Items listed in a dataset
'''

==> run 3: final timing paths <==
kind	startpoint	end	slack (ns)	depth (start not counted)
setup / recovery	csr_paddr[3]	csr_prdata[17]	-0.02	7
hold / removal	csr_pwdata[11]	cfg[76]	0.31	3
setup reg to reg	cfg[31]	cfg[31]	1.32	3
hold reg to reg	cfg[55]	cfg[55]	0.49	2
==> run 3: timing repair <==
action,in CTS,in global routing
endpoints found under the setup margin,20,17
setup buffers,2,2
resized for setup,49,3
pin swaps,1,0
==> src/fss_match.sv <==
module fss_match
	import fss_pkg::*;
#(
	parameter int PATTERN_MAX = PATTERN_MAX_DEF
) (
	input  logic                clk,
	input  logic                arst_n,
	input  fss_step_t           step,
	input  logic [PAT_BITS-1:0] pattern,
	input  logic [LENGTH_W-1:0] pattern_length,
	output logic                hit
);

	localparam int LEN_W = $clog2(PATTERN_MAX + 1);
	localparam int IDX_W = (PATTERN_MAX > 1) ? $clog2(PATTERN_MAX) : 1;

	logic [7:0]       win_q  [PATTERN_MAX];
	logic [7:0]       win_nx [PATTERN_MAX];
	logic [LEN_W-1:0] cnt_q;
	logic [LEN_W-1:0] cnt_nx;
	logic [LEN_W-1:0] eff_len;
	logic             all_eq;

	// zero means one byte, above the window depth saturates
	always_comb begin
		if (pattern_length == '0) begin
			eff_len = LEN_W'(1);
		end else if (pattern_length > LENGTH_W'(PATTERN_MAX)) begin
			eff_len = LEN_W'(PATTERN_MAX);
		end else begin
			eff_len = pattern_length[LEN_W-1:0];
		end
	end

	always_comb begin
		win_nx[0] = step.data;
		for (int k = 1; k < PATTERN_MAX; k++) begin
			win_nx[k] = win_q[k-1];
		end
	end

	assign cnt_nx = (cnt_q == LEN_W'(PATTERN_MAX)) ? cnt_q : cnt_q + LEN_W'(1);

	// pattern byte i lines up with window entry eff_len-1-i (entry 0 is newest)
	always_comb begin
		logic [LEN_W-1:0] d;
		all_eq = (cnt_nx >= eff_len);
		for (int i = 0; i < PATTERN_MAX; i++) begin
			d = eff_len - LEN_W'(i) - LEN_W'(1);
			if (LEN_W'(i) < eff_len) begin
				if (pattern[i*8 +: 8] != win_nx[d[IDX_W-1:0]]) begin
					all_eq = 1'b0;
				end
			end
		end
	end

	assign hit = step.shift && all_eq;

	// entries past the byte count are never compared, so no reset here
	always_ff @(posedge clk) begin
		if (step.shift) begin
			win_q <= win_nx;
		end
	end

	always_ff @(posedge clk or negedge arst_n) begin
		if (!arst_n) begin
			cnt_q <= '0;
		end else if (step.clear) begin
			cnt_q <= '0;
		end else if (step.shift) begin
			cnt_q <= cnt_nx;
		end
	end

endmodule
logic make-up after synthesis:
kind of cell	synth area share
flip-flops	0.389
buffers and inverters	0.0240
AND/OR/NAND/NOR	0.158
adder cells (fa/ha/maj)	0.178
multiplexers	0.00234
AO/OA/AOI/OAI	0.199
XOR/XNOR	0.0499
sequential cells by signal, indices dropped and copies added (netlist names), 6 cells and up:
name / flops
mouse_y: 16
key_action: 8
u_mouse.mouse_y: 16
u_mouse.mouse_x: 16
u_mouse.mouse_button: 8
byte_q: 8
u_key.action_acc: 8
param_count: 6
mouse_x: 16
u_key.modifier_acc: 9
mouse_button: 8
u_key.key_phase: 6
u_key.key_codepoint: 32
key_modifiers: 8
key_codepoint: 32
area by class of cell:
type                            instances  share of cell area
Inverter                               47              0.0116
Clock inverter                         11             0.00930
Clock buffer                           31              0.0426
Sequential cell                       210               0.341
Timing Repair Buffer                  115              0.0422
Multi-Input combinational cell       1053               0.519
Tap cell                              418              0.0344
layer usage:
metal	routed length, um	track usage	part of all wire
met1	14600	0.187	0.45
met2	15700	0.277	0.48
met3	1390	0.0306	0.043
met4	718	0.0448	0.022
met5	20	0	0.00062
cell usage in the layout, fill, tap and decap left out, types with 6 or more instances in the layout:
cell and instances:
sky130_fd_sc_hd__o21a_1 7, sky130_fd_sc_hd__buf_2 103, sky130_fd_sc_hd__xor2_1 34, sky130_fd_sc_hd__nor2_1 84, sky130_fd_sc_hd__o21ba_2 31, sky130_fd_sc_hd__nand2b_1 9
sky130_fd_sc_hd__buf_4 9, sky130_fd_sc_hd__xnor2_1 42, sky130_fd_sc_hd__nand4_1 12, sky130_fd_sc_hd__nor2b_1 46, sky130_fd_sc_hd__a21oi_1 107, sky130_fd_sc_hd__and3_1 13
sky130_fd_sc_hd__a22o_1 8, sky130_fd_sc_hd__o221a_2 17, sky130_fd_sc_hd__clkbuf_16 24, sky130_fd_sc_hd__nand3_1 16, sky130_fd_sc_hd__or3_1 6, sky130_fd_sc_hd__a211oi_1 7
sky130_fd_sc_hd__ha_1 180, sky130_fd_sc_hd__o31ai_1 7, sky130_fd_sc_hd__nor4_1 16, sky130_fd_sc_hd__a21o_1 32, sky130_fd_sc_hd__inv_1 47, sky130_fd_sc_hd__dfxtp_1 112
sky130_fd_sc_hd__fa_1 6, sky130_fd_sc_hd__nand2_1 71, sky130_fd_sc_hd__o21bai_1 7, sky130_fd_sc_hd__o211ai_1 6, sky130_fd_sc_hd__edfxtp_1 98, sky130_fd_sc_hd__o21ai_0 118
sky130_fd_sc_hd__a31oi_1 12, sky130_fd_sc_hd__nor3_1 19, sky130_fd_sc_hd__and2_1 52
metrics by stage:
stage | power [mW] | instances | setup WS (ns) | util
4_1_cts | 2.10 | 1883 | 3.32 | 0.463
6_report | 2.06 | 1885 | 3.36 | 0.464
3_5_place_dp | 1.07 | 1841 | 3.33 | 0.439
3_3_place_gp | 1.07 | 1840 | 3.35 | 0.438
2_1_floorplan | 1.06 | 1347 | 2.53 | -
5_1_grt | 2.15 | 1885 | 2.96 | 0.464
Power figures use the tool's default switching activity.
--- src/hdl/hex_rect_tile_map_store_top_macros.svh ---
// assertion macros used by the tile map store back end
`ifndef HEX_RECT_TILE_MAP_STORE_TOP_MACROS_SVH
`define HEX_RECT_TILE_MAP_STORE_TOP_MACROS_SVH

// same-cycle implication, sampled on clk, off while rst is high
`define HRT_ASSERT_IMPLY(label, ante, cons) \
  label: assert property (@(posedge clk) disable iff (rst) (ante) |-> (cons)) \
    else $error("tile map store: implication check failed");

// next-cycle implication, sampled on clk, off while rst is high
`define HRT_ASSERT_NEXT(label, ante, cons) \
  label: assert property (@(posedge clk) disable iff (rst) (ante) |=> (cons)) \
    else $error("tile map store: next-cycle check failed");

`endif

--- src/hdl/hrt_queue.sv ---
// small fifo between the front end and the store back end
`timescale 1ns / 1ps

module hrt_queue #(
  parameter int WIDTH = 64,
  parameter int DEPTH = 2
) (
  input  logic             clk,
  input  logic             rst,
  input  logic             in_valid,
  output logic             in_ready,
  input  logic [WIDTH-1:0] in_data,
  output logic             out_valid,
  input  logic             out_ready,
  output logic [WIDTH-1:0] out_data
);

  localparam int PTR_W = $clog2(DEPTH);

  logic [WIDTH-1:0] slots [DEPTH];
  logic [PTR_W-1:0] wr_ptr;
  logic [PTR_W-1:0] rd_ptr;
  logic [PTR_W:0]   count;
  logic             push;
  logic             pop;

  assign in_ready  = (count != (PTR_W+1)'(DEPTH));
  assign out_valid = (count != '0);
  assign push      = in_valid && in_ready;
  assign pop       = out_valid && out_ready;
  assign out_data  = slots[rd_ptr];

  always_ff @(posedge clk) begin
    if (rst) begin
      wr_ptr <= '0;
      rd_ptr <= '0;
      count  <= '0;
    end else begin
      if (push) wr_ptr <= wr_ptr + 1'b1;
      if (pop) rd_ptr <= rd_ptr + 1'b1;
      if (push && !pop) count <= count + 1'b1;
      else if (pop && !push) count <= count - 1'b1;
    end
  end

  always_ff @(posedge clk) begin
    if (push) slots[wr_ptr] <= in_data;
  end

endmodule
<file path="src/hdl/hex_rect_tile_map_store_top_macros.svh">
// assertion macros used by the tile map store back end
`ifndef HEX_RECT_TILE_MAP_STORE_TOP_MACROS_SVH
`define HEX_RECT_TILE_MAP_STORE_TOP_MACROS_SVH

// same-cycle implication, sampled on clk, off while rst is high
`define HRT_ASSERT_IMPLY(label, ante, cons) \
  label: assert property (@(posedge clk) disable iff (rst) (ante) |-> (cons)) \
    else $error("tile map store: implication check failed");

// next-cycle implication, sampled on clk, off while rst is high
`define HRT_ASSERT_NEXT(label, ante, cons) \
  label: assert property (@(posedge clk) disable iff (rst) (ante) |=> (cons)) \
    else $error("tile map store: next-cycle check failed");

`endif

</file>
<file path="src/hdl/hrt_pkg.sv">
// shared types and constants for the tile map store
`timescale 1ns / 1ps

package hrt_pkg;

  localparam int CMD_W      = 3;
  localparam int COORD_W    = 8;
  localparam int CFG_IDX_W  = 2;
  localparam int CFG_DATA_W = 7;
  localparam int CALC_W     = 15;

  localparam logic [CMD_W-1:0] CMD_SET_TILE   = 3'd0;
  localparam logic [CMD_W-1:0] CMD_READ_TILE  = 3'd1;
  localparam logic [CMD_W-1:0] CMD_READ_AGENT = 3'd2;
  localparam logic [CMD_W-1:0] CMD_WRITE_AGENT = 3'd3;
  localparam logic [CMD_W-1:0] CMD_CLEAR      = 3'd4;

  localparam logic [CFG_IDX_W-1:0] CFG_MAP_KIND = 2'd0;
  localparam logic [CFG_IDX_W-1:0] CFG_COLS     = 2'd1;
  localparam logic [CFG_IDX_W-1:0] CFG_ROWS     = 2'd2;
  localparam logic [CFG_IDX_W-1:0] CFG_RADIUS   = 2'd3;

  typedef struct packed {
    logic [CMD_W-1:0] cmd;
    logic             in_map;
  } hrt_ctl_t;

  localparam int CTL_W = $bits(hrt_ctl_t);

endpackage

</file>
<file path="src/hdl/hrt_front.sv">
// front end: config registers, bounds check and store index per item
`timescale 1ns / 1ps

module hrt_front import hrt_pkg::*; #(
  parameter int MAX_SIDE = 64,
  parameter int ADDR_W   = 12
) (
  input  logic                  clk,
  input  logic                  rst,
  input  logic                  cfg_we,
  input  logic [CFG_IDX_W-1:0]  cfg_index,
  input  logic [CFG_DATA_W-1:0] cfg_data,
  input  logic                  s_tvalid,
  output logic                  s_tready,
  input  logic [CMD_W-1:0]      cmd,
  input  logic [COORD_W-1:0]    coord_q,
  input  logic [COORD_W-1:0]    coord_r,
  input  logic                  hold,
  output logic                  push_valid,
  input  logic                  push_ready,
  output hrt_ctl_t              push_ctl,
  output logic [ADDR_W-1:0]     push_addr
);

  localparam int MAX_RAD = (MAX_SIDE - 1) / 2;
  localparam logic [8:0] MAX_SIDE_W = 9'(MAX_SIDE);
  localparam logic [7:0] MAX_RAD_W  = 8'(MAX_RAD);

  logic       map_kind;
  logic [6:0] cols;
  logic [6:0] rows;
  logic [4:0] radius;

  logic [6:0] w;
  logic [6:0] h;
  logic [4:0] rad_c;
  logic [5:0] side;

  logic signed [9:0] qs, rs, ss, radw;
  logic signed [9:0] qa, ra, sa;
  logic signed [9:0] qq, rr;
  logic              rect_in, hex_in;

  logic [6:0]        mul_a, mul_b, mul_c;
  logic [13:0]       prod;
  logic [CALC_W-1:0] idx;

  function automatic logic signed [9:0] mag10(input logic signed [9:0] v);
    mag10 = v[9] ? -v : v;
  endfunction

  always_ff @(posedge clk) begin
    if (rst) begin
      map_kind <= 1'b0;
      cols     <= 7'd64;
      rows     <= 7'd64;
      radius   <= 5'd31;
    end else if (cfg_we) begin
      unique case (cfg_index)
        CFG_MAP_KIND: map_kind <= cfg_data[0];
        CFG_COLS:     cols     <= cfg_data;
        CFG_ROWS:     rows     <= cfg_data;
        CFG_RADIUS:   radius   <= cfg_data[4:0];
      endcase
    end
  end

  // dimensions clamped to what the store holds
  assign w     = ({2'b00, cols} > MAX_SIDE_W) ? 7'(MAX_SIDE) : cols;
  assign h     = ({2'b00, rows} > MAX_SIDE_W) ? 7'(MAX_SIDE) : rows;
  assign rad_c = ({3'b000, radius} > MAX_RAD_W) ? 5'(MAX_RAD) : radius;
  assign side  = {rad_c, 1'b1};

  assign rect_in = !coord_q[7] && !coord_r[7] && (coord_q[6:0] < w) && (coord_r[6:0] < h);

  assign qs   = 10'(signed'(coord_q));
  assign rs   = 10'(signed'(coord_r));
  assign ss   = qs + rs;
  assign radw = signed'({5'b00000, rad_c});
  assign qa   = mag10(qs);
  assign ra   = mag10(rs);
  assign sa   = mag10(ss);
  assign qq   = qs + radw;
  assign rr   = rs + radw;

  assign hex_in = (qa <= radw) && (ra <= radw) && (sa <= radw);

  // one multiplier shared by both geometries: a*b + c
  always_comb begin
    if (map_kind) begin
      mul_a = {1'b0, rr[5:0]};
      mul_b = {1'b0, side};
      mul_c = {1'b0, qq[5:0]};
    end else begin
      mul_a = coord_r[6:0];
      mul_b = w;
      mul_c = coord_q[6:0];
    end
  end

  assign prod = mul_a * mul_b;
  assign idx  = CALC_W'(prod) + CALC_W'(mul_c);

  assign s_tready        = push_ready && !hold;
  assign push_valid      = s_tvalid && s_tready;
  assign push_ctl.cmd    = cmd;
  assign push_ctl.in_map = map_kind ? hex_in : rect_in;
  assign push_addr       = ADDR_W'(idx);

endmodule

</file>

'''

Of all the entries above, output exactly the lines between the one holding "u_key.action_acc: 8" and the one holding "sky130_fd_sc_hd__o21a_1 7, sky130_fd_sc_hd__buf_2", inclusive.

▶ ANSWER TO THIS EXERCISE
u_key.action_acc: 8
param_count: 6
mouse_x: 16
u_key.modifier_acc: 9
mouse_button: 8
u_key.key_phase: 6
u_key.key_codepoint: 32
key_modifiers: 8
key_codepoint: 32
area by class of cell:
type                            instances  share of cell area
Inverter                               47              0.0116
Clock inverter                         11             0.00930
Clock buffer                           31              0.0426
Sequential cell                       210               0.341
Timing Repair Buffer                  115              0.0422
Multi-Input combinational cell       1053               0.519
Tap cell                              418              0.0344
layer usage:
metal	routed length, um	track usage	part of all wire
met1	14600	0.187	0.45
met2	15700	0.277	0.48
met3	1390	0.0306	0.043
met4	718	0.0448	0.022
met5	20	0	0.00062
cell usage in the layout, fill, tap and decap left out, types with 6 or more instances in the layout:
cell and instances:
sky130_fd_sc_hd__o21a_1 7, sky130_fd_sc_hd__buf_2 103, sky130_fd_sc_hd__xor2_1 34, sky130_fd_sc_hd__nor2_1 84, sky130_fd_sc_hd__o21ba_2 31, sky130_fd_sc_hd__nand2b_1 9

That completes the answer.